高淑娟正拿着柔软的小毛衣站在那里沉思,姚根发端着一盘香喷喷的糖醋鱼过来了:“淑娟,快来再吃点饭,这鱼可是专门为你做的。”
高淑娟笑道:“哎哟,我正馋爸爸做的糖醋鱼呢。上星期天回来吃完后,没两天就馋了,让存毅照着样子给我做了一次,真是难吃死了,要说这烧菜的功夫,爸的手艺真是越来越棒了。”
好面子的姚根发就爱听这些溜须拍马的话:“喜欢吃啊?喜欢吃就常回来,反正我经常倒夜班有的是时间。前天我还在跟存萍商量呢,等你一生完孩子呀,你们一家三口就搬回来住,你们住我的大卧室,我住存萍的小屋,让存萍住到学校宿舍去。你们俩都太年轻,存毅又不会做饭照顾人,你妈呢身体又不好,我虽帮不上啥忙,但总还能买买菜做做饭洗洗尿布吧?”

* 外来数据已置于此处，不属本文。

--- src/rtl/uart_rx_core.sv ---
// uart_rx_core: 8N1 UART receiver with 16x oversampling and mid-bit sampling.
// Emits a byte with a one-cycle ready strobe, or a one-cycle framing-error strobe.
module uart_rx_core #(
    parameter int BAUD_RATE  = 115200,
    parameter int CLOCK_RATE = 50000000
) (
    input  logic       clk_rx,
    input  logic       rst_clk_rx,
    input  logic       rxd_i,
    output logic [7:0] rx_data,
    output logic       rx_data_rdy,
    output logic       frm_err,
    output logic       rx_busy
);
    localparam int OVERSAMPLE_DIV = (CLOCK_RATE + BAUD_RATE * 8) / (BAUD_RATE * 16);
    localparam int DW = OVERSAMPLE_DIV > 1 ? $clog2(OVERSAMPLE_DIV) : 1;
    localparam logic [DW-1:0] DIV_MAX = DW'(OVERSAMPLE_DIV - 1);

    generate
        if (OVERSAMPLE_DIV < 1) begin : g_bad_div
            $error("uart_rx_core: CLOCK_RATE too low for 16x oversampling of BAUD_RATE");
        end
    endgenerate

    typedef enum logic [2:0] {WAIT_HI, IDLE, START, DATA, STOP} state_t;

    state_t        state;
    logic          rxd_m, rxd_s;
    logic [DW-1:0] div_cnt;
    logic          x16_tick;
    logic [3:0]    os_cnt;
    logic [2:0]    bit_cnt;
    logic [7:0]    shift_reg;

    always_ff @(posedge clk_rx or negedge rst_clk_rx) begin
        if (!rst_clk_rx) begin
            rxd_m <= 1'b1;
            rxd_s <= 1'b1;
        end else begin
            rxd_m <= rxd_i;
            rxd_s <= rxd_m;
        end
    end

    assign x16_tick = (div_cnt == DIV_MAX);

    always_ff @(posedge clk_rx or negedge rst_clk_rx) begin
        if (!rst_clk_rx) div_cnt <= '0;
        else div_cnt <= x16_tick ? '0 : div_cnt + 1'b1;
    end

    always_ff @(posedge clk_rx or negedge rst_clk_rx) begin
        if (!rst_clk_rx) begin
            state       <= WAIT_HI;
            os_cnt      <= '0;
            bit_cnt     <= '0;
            shift_reg   <= '0;
            rx_data     <= '0;
            rx_data_rdy <= 1'b0;
            frm_err     <= 1'b0;
            rx_busy     <= 1'b0;
        end else begin
            rx_data_rdy <= 1'b0;
            frm_err     <= 1'b0;
            case (state)
                WAIT_HI: if (rxd_s) state <= IDLE;
                IDLE: if (!rxd_s) begin
                    state   <= START;
                    os_cnt  <= '0;
                    rx_busy <= 1'b1;
                end
                START: if (x16_tick) begin
                    if (os_cnt != 4'd7) os_cnt <= os_cnt + 1'b1;
                    else if (!rxd_s) begin
                        state   <= DATA;
                        os_cnt  <= '0;
                        bit_cnt <= '0;
                    end else begin
                        state   <= IDLE;
                        rx_busy <= 1'b0;
                    end
                end
                DATA: if (x16_tick) begin
                    // os_cnt wraps 15 -> 0 on the sampling tick
                    os_cnt <= os_cnt + 1'b1;
                    if (os_cnt == 4'd15) begin
                        shift_reg <= {rxd_s, shift_reg[7:1]};
                        bit_cnt   <= bit_cnt + 1'b1;
                        if (bit_cnt == 3'd7) state <= STOP;
                    end
                end
                STOP: if (x16_tick) begin
                    os_cnt <= os_cnt + 1'b1;
                    if (os_cnt == 4'd15) begin
                        rx_busy <= 1'b0;
                        if (rxd_s) begin
                            state       <= IDLE;
                            rx_data     <= shift_reg;
                            rx_data_rdy <= 1'b1;
                        end else begin
                            state   <= WAIT_HI;
                            frm_err <= 1'b1;
                        end
                    end
                end
                default: state <= WAIT_HI;
            endcase
        end
    end
endmodule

高淑娟推辞着:“那哪行呀?您上班都是三班倒,有个孩子哭哭闹闹的您咋休息呀?“
姚根发执意坚持着:“别一家人净说两家话,哪家爷爷会嫌孙子哭闹?到时候就怕不听那哭声我还睡不着觉呢!淑娟,这事你就别操心了,我跟存萍已经商量好了,就这么定了。好啦,快趁热吃吧。我听别人说,多吃鱼生下来的孩子会更聪明。”
高淑娟也不想为这件事再争辩下去,更何况生男生女还不知道呢,谁知道老公公哪天又翻脸呢,便顺水推舟笑道:“那就按爸说的意思办吧。”